With over one-fourth of the U.S. cowherd currently impacted by moderate or worse drought, and conditions deteriorating in parts of the South Plains in recent months, another year of liquidation is certain. This is further supported by year-to-date beef cow slaughter that is up 242,000 head, or 10%, compared to last year through September. CattleFax expects the beef cowherd to be down another 400,000 head in January 2022, for a total of roughly 30.75 million.

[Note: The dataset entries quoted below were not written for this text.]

`src/core_types_pkg.sv`:
```
// core sizing constants
// physical register file, register banks and the load completion queue
`default_nettype none

package core_types_pkg;

    // physical registers, banked on the low tag bits
    localparam int PR_COUNT = 32;
    localparam int LOG_PR_COUNT = $clog2(PR_COUNT);
    localparam int PRF_BANK_COUNT = 2;
    localparam int LOG_PRF_BANK_COUNT = $clog2(PRF_BANK_COUNT);

    // load completion queue
    localparam int LDU_CQ_ENTRIES = 8;
    localparam int LOG_LDU_CQ_ENTRIES = $clog2(LDU_CQ_ENTRIES);

    localparam int DATA_W = 32;

endpackage

`default_nettype wire

```
`src/ldu_pkg.sv`:
```
// load op encodings and access size decoding
`default_nettype none

package ldu_pkg;

    localparam int LDU_OP_W = 4;
    localparam int LDU_IMM_W = 12;

    // low two bits of an op hold log2 of the access size
    localparam logic [LDU_OP_W-1:0] LDU_LB  = 4'b0000;
    localparam logic [LDU_OP_W-1:0] LDU_LH  = 4'b0001;
    localparam logic [LDU_OP_W-1:0] LDU_LW  = 4'b0010;
    localparam logic [LDU_OP_W-1:0] LDU_LBU = 4'b0100;
    localparam logic [LDU_OP_W-1:0] LDU_LHU = 4'b0101;

    // size field values
    localparam logic [1:0] LDU_SIZE_B = 2'd0;
    localparam logic [1:0] LDU_SIZE_H = 2'd1;
    localparam logic [1:0] LDU_SIZE_W = 2'd2;

endpackage

`default_nettype wire

```
`src/wb_bus_if.sv`:
```
// banked writeback bus, one write strobe per register bank
`timescale 1ns/1ps
`default_nettype none

interface wb_bus_if;
    import core_types_pkg::*;

    logic [PRF_BANK_COUNT-1:0]                                      valid;
    // tag bits above the bank select
    logic [PRF_BANK_COUNT-1:0][LOG_PR_COUNT-LOG_PRF_BANK_COUNT-1:0] upper_pr;
    logic [PRF_BANK_COUNT-1:0][DATA_W-1:0]                          data;

    modport writer (
        output valid, upper_pr, data
    );

    modport listener (
        input valid, upper_pr, data
    );

endinterface

`default_nettype wire

```
`src/ldu_issue_if.sv`:
```
// issued load from the issue queue to the address stage
`timescale 1ns/1ps
`default_nettype none

interface ldu_issue_if;
    import core_types_pkg::*;
    import ldu_pkg::*;

    logic                           valid;
    logic [LDU_OP_W-1:0]            op;
    logic [LDU_IMM_W-1:0]           imm12;
    logic                           a_forward;
    logic                           a_is_zero;
    logic [LOG_PRF_BANK_COUNT-1:0]  a_bank;
    logic [LOG_LDU_CQ_ENTRIES-1:0]  cq_index;
    // address stage can take a load this cycle
    logic                           pipeline_ready;

    modport queue (
        output valid, op, imm12, a_forward, a_is_zero, a_bank, cq_index,
        input  pipeline_ready
    );

    modport stage (
        input  valid, op, imm12, a_forward, a_is_zero, a_bank, cq_index,
        output pipeline_ready
    );

endinterface

`default_nettype wire

```
`src/pe_lsb.sv`:
```
// lowest-set-bit priority encoder with a one-hot grant and a grant-and-above mask
`timescale 1ns/1ps
`default_nettype none

module pe_lsb #(
    parameter int WIDTH = 4
) (
    input  logic [WIDTH-1:0] req_vec,
    output logic [WIDTH-1:0] ack_one_hot,
    output logic [WIDTH-1:0] ack_mask
);

    always_comb begin : scan
        logic found;
        found = 1'b0;
        // mask turns on at the first request and stays on above it
        for (int i = 0; i < WIDTH; i++) begin
            ack_one_hot[i] = req_vec[i] & ~found;
            found = found | req_vec[i];
            ack_mask[i] = found;
        end
    end

endmodule

`default_nettype wire

```
`src/ldu_iq.sv`:
```
// collapsing load issue queue
// writeback wakeup, oldest-ready select and enqueue into the lowest free slot
`timescale 1ns/1ps
`default_nettype none

module ldu_iq #(
    parameter int LDU_IQ_ENTRIES = 4
) (
    input  logic CLK,
    input  logic nRST,

    // enqueue from dispatch
    input  logic                                            enq_valid,
    input  logic [ldu_pkg::LDU_OP_W-1:0]                    enq_op,
    input  logic [ldu_pkg::LDU_IMM_W-1:0]                   enq_imm12,
    input  logic [core_types_pkg::LOG_PR_COUNT-1:0]         enq_a_pr,
    input  logic                                            enq_a_ready,
    input  logic                                            enq_a_is_zero,
    input  logic [core_types_pkg::LOG_LDU_CQ_ENTRIES-1:0]   enq_cq_index,
    output logic                                            enq_ready,

    wb_bus_if.listener  wb,
    ldu_issue_if.queue  iss,

    // operand read request to the register file
    output logic                                    prf_req_valid,
    output logic [core_types_pkg::LOG_PR_COUNT-1:0] prf_req_pr
);
    import core_types_pkg::*;
    import ldu_pkg::*;

    localparam int TOP = LDU_IQ_ENTRIES - 1;

    // entry state, entry 0 is the oldest
    logic [LDU_IQ_ENTRIES-1:0]                          valid_by_entry;
    logic [LDU_IQ_ENTRIES-1:0]                          a_ready_by_entry;
    logic [LDU_IQ_ENTRIES-1:0][LDU_OP_W-1:0]            op_by_entry;
    logic [LDU_IQ_ENTRIES-1:0][LDU_IMM_W-1:0]           imm12_by_entry;
    logic [LDU_IQ_ENTRIES-1:0][LOG_PR_COUNT-1:0]        a_pr_by_entry;
    logic [LDU_IQ_ENTRIES-1:0]                          a_is_zero_by_entry;
    logic [LDU_IQ_ENTRIES-1:0][LOG_LDU_CQ_ENTRIES-1:0]  cq_index_by_entry;

    logic [LDU_IQ_ENTRIES-1:0]  a_forward_by_entry;
    logic [LDU_IQ_ENTRIES-1:0]  issue_req;
    logic [LDU_IQ_ENTRIES-1:0]  issue_one_hot;
    logic [LDU_IQ_ENTRIES-1:0]  issue_mask;
    logic [LDU_IQ_ENTRIES-1:0]  free_by_entry;
    logic [LDU_IQ_ENTRIES-1:0]  free_one_hot;
    logic [LDU_IQ_ENTRIES:0]    valid_ext;
    logic [LDU_IQ_ENTRIES:0]    enq_ext;
    logic [LDU_IQ_ENTRIES-1:0]  src_valid;
    logic [LDU_IQ_ENTRIES-1:0]  src_enq;
    logic                       enq_a_ready_eff;

    // slot that moves down into entry i on a collapse
    function automatic int up_of(input int i);
        return (i < TOP) ? i + 1 : i;
    endfunction

    // tag is on the writeback bus of its bank this cycle
    function automatic logic wb_hit(input logic [LOG_PR_COUNT-1:0] pr);
        logic [LOG_PRF_BANK_COUNT-1:0] bank;
        bank = pr[LOG_PRF_BANK_COUNT-1:0];
        return wb.valid[bank]
            && (wb.upper_pr[bank] == pr[LOG_PR_COUNT-1:LOG_PRF_BANK_COUNT]);
    endfunction

    // ----------------------------------------------------------
    // wakeup and issue

    always_comb begin
        for (int i = 0; i < LDU_IQ_ENTRIES; i++) begin
            a_forward_by_entry[i] = wb_hit(a_pr_by_entry[i]);
        end
    end

    // a load enqueued during its operand's writeback is already awake
    assign enq_a_ready_eff = enq_a_ready | wb_hit(enq_a_pr);

    assign issue_req = {LDU_IQ_ENTRIES{iss.pipeline_ready}} & valid_by_entry
        & (a_ready_by_entry | a_forward_by_entry | a_is_zero_by_entry);

    pe_lsb #(.WIDTH(LDU_IQ_ENTRIES)) issue_pe (
        .req_vec     (issue_req),
        .ack_one_hot (issue_one_hot),
        .ack_mask    (issue_mask)
    );

    // one-hot mux of the selected entry
    always_comb begin
        iss.valid = |issue_req;
        iss.op = '0;
        iss.imm12 = '0;
        iss.a_forward = 1'b0;
        iss.a_is_zero = 1'b0;
        iss.a_bank = '0;
        iss.cq_index = '0;
        prf_req_valid = 1'b0;
        prf_req_pr = '0;
        for (int i = 0; i < LDU_IQ_ENTRIES; i++) begin
            if (issue_one_hot[i]) begin
                iss.op |= op_by_entry[i];
                iss.imm12 |= imm12_by_entry[i];
                iss.a_forward |= a_forward_by_entry[i];
                iss.a_is_zero |= a_is_zero_by_entry[i];
                iss.a_bank |= a_pr_by_entry[i][LOG_PRF_BANK_COUNT-1:0];
                iss.cq_index |= cq_index_by_entry[i];
                // only a plain register operand needs the read port
                prf_req_valid |= ~a_forward_by_entry[i] & ~a_is_zero_by_entry[i];
                prf_req_pr |= a_pr_by_entry[i];
            end
        end
    end

    // ----------------------------------------------------------
    // enqueue and collapse

    assign free_by_entry = ~valid_by_entry;
    assign enq_ready = |free_by_entry;

    pe_lsb #(.WIDTH(LDU_IQ_ENTRIES)) free_pe (
        .req_vec     (free_by_entry),
        .ack_one_hot (free_one_hot),
        .ack_mask    ()
    );

    assign valid_ext = {1'b0, valid_by_entry};
    assign enq_ext = {1'b0, free_one_hot & {LDU_IQ_ENTRIES{enq_valid}}};

    // at and above the issued slot each entry takes the one above it
    always_comb begin
        for (int i = 0; i < LDU_IQ_ENTRIES; i++) begin
            src_valid[i] = issue_mask[i] ? valid_ext[i+1] : valid_ext[i];
            src_enq[i] = issue_mask[i] ? enq_ext[i+1] : enq_ext[i];
        end
    end

    always_ff @(posedge CLK or negedge nRST) begin
        if (!nRST) begin
            valid_by_entry <= '0;
            a_ready_by_entry <= '0;
        end else begin
            for (int i = 0; i < LDU_IQ_ENTRIES; i++) begin
                valid_by_entry[i] <= src_valid[i] | src_enq[i];
                if (!src_valid[i]) begin
                    a_ready_by_entry[i] <= enq_a_ready_eff;
                end else if (issue_mask[i]) begin
                    a_ready_by_entry[i] <= a_ready_by_entry[up_of(i)]
                        | a_forward_by_entry[up_of(i)];
                end else begin
                    a_ready_by_entry[i] <= a_ready_by_entry[i] | a_forward_by_entry[i];
                end
            end
        end
    end

    always_ff @(posedge CLK) begin
        for (int i = 0; i < LDU_IQ_ENTRIES; i++) begin
            if (!src_valid[i]) begin
                op_by_entry[i] <= enq_op;
                imm12_by_entry[i] <= enq_imm12;
                a_pr_by_entry[i] <= enq_a_pr;
                a_is_zero_by_entry[i] <= enq_a_is_zero;
                cq_index_by_entry[i] <= enq_cq_index;
            end else if (issue_mask[i]) begin
                op_by_entry[i] <= op_by_entry[up_of(i)];
                imm12_by_entry[i] <= imm12_by_entry[up_of(i)];
                a_pr_by_entry[i] <= a_pr_by_entry[up_of(i)];
                a_is_zero_by_entry[i] <= a_is_zero_by_entry[up_of(i)];
                cq_index_by_entry[i] <= cq_index_by_entry[up_of(i)];
            end
        end
    end

endmodule

`default_nettype wire

```
`src/prf_banked.sv`:
```
// banked physical register file
// one writeback port per bank, one combinational read port
`timescale 1ns/1ps
`default_nettype none

module prf_banked (
    input  logic CLK,
    input  logic nRST,

    wb_bus_if.listener wb,

    input  logic                                    rd_valid,
    input  logic [core_types_pkg::LOG_PR_COUNT-1:0] rd_pr,
    output logic [core_types_pkg::DATA_W-1:0]       rd_data
);
    import core_types_pkg::*;

    localparam int BANK_DEPTH = PR_COUNT / PRF_BANK_COUNT;

    logic [PRF_BANK_COUNT-1:0][BANK_DEPTH-1:0][DATA_W-1:0] regs;

    // registers come out of reset as zero
    always_ff @(posedge CLK or negedge nRST) begin
        if (!nRST) begin
            regs <= '0;
        end else begin
            for (int b = 0; b < PRF_BANK_COUNT; b++) begin
                if (wb.valid[b]) begin
                    regs[b][wb.upper_pr[b]] <= wb.data[b];
                end
            end
        end
    end

    // bank from the low tag bits, row from the rest
    assign rd_data = rd_valid
        ? regs[rd_pr[LOG_PRF_BANK_COUNT-1:0]][rd_pr[LOG_PR_COUNT-1:LOG_PRF_BANK_COUNT]]
        : '0;

endmodule

`default_nettype wire

```
`src/ldu_agen.sv`:
```
// load address generation
// base operand select, immediate add, misalign check and output register
`timescale 1ns/1ps
`default_nettype none

module ldu_agen (
    input  logic CLK,
    input  logic nRST,

    ldu_issue_if.stage  iss,
    wb_bus_if.listener  wb,

    input  logic [core_types_pkg::DATA_W-1:0]               prf_data,

    // request to the load pipeline
    input  logic                                            ldu_ready,
    output logic                                            ldu_req_valid,
    output logic [core_types_pkg::DATA_W-1:0]               ldu_req_addr,
    output logic [ldu_pkg::LDU_OP_W-1:0]                    ldu_req_op,
    output logic                                            ldu_req_misaligned,
    output logic [core_types_pkg::LOG_LDU_CQ_ENTRIES-1:0]   ldu_req_cq_index
);
    import core_types_pkg::*;
    import ldu_pkg::*;

    logic [DATA_W-1:0]  base;
    logic [DATA_W-1:0]  addr;
    logic               misaligned;

    always_comb begin
        if (iss.a_is_zero) begin
            base = '0;
        end else if (iss.a_forward) begin
            base = wb.data[iss.a_bank];
        end else begin
            base = prf_data;
        end
    end

    assign addr = base + {{(DATA_W-LDU_IMM_W){iss.imm12[LDU_IMM_W-1]}}, iss.imm12};

    always_comb begin
        case (iss.op[1:0])
            LDU_SIZE_B: misaligned = 1'b0;
            LDU_SIZE_H: misaligned = addr[0];
            LDU_SIZE_W: misaligned = |addr[1:0];
            default:    misaligned = 1'b0;
        endcase
    end

    // ----------------------------------------------------------
    // output register, held while the consumer stalls

    assign iss.pipeline_ready = ~ldu_req_valid | ldu_ready;

    always_ff @(posedge CLK or negedge nRST) begin
        if (!nRST) begin
            ldu_req_valid <= 1'b0;
        end else if (iss.pipeline_ready) begin
            ldu_req_valid <= iss.valid;
        end
    end

    // issue only fires while the register can advance
    always_ff @(posedge CLK) begin
        if (iss.valid) begin
            ldu_req_addr <= addr;
            ldu_req_op <= iss.op;
            ldu_req_misaligned <= misaligned;
            ldu_req_cq_index <= iss.cq_index;
        end
    end

endmodule

`default_nettype wire

```
`src/ldu_issue_top.sv`:
```
// load issue subsystem top
// issue queue, banked register file and address stage
`timescale 1ns/1ps
`default_nettype none

module ldu_issue_top #(
    parameter int LDU_IQ_ENTRIES = 4
) (
    input  logic CLK,
    input  logic nRST,

    input  logic                                            enq_valid,
    input  logic [ldu_pkg::LDU_OP_W-1:0]                    enq_op,
    input  logic [ldu_pkg::LDU_IMM_W-1:0]                   enq_imm12,
    input  logic [core_types_pkg::LOG_PR_COUNT-1:0]         enq_a_pr,
    input  logic                                            enq_a_ready,
    input  logic                                            enq_a_is_zero,
    input  logic [core_types_pkg::LOG_LDU_CQ_ENTRIES-1:0]   enq_cq_index,
    output logic                                            enq_ready,

    input  logic [core_types_pkg::PRF_BANK_COUNT-1:0]       wb_valid_by_bank,
    input  logic [core_types_pkg::PRF_BANK_COUNT-1:0]
        [core_types_pkg::LOG_PR_COUNT-core_types_pkg::LOG_PRF_BANK_COUNT-1:0]
        wb_upper_pr_by_bank,
    input  logic [core_types_pkg::PRF_BANK_COUNT-1:0][core_types_pkg::DATA_W-1:0]
        wb_data_by_bank,

    input  logic                                            ldu_ready,
    output logic                                            ldu_req_valid,
    output logic [core_types_pkg::DATA_W-1:0]               ldu_req_addr,
    output logic [ldu_pkg::LDU_OP_W-1:0]                    ldu_req_op,
    output logic                                            ldu_req_misaligned,
    output logic [core_types_pkg::LOG_LDU_CQ_ENTRIES-1:0]   ldu_req_cq_index
);
    import core_types_pkg::*;

    logic                       prf_req_valid;
    logic [LOG_PR_COUNT-1:0]    prf_req_pr;
    logic [DATA_W-1:0]          prf_rd_data;

    wb_bus_if wb ();
    ldu_issue_if iss ();

    assign wb.valid = wb_valid_by_bank;
    assign wb.upper_pr = wb_upper_pr_by_bank;
    assign wb.data = wb_data_by_bank;

    ldu_iq #(.LDU_IQ_ENTRIES(LDU_IQ_ENTRIES)) iq (
        .CLK           (CLK),
        .nRST          (nRST),
        .enq_valid     (enq_valid),
        .enq_op        (enq_op),
        .enq_imm12     (enq_imm12),
        .enq_a_pr      (enq_a_pr),
        .enq_a_ready   (enq_a_ready),
        .enq_a_is_zero (enq_a_is_zero),
        .enq_cq_index  (enq_cq_index),
        .enq_ready     (enq_ready),
        .wb            (wb.listener),
        .iss           (iss.queue),
        .prf_req_valid (prf_req_valid),
        .prf_req_pr    (prf_req_pr)
    );

    prf_banked prf (
        .CLK      (CLK),
        .nRST     (nRST),
        .wb       (wb.listener),
        .rd_valid (prf_req_valid),
        .rd_pr    (prf_req_pr),
        .rd_data  (prf_rd_data)
    );

    ldu_agen agen (
        .CLK                (CLK),
        .nRST               (nRST),
        .iss                (iss.stage),
        .wb                 (wb.listener),
        .prf_data           (prf_rd_data),
        .ldu_ready          (ldu_ready),
        .ldu_req_valid      (ldu_req_valid),
        .ldu_req_addr       (ldu_req_addr),
        .ldu_req_op         (ldu_req_op),
        .ldu_req_misaligned (ldu_req_misaligned),
        .ldu_req_cq_index   (ldu_req_cq_index)
    );

endmodule

`default_nettype wire

```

It is common for a La Niña weather pattern to create dry conditions for much of the major grazing regions, as seen over the last year. Unfortunately, recent forecasts show there is risk La Nina conditions will remain into, and possibly through, spring 2022. Some regions, especially the North Plains and Southwest, that are already dry are predicted to receive average to below average precipitation next winter and spring. As if producers aren’t already dealing with enough challenges in the present, it is important to understand forage availability may continue to be extremely limited for the next several months. While the weather forecast can change, and everyone is hopeful for improvement, under the current assumptions that dry conditions continue, further cowherd liquidation is essentially a guarantee through 2022. It is fairly easy to make the case that the cowherd could decline an additional 200,000 to 300,000 head by January 2023, to find a bottom near 30.5 million cows. Another factor supporting continued liquidation through 2022 and reporting a smaller beef cowherd number in January 2023 is the amount of heifer calves and feeders currently being marketed across the country. Through the middle of October, heifers as a percent of all U.S. feeder and calf receipts averaged 41.3 percent. Last year, heifers

accounted for 39.9% of all sales during the same period, while the 10-year average drops to 39.3 percent. This implies producers are planning to keep back fewer replacements, which in turn impacts the direction of the cowherd longerterm.

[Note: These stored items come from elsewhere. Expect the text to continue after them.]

**config.mk**
```make
export PLATFORM = sky130hd
export DESIGN_NAME = memory_stage
export DESIGN_NICKNAME = d
export VERILOG_FILES = /design/src/common/tinker_pkg.sv /design/src/hdl/memory_stage.sv
export SDC_FILE = /design/constraint.sdc
export NUM_CORES = 1
export LEC_CHECK = 0
export BUFFER_PORTS_ARGS = -buffer_cell sky130_fd_sc_hd__buf_4
export CAP_MARGIN = 20
export CELL_PAD_IN_SITES_DETAIL_PLACEMENT = 0
export CELL_PAD_IN_SITES_GLOBAL_PLACEMENT = 1
export CORE_AREA = 8 8 195 197
export DETAILED_ROUTE_END_ITERATION = 12
export DIE_AREA = 0 0 203 205
export PLACE_DENSITY_LB_ADDON = 0.25
export SLEW_MARGIN = 10
export SYNTH_ARGS = -nofsm -noshare
export SYNTH_HDL_FRONTEND = slang
export SYNTH_SLANG_ARGS = --single-unit
```
**constraint.sdc**
```tcl
create_clock -name clk -period 1.8 [get_ports clk]
set_input_delay 0.18 -clock clk [delete_from_list [all_inputs] [get_ports clk]]
set_output_delay 0.18 -clock clk [all_outputs]
set_load 0.02 [all_outputs]
```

Assuming an El Niño weather pattern is in full swing by early 2023, which is currently the outlook, grazing conditions should improve for much of cow-calf country. Couple that with the optimistic market forecast, and the cowherd would likely begin its rebuilding phase into the middle of the decade.

It is recommended for those that have available feed and grazing resources to start preparing to capitalize on the next significant move in cattle prices, since almost all factors are pointing to a higher trending market. This may come as early as 2022. Expanding the herd to maximum capacity is one strategy to set an operation up to generate the most revenue. Because of the swift liquidation, female prices have yet to experience much of an increase relative to the past couple of years. Once the drought-stricken areas get some muchneeded moisture to restock and calf prices improve, the female market could get lofty in a hurry. If an operation does have the capability to add more cows, it is important to make sure the cows will work and be productive in their new environment.

While the long-term market trend is higher for all classes of cattle, encouraging operations to expand, producers must also understand the other side of the profit equation. Hay prices have not only risen in dry regions over the past year, but across the country as well and should remain elevated for the foreseeable future. Because of the inflationary pressures, other inputs have been and are expected to continue to be more expensive. Labor challenges are impacting all industries with no quick fix on the horizon. All these factors need to be considered when deciding whether to increase the cowherd.

Because Mother Nature dealt a bad hand to many producers that could drag on longer, several data sets are supporting that the liquidation phase of the current cattle cycle will continue through 2022. However, this will allow cattle supplies to become more balanced with current slaughter capacity levels, causing cattle prices to trend higher as more consumer dollars flow back to the cow-calf segment. While the cost to run cows will increase, the stronger prices, longer-term, should more than offset the higher expenses. Still, producers need to thoroughly evaluate their operation and develop a plan that will position them for success both in the short and long term.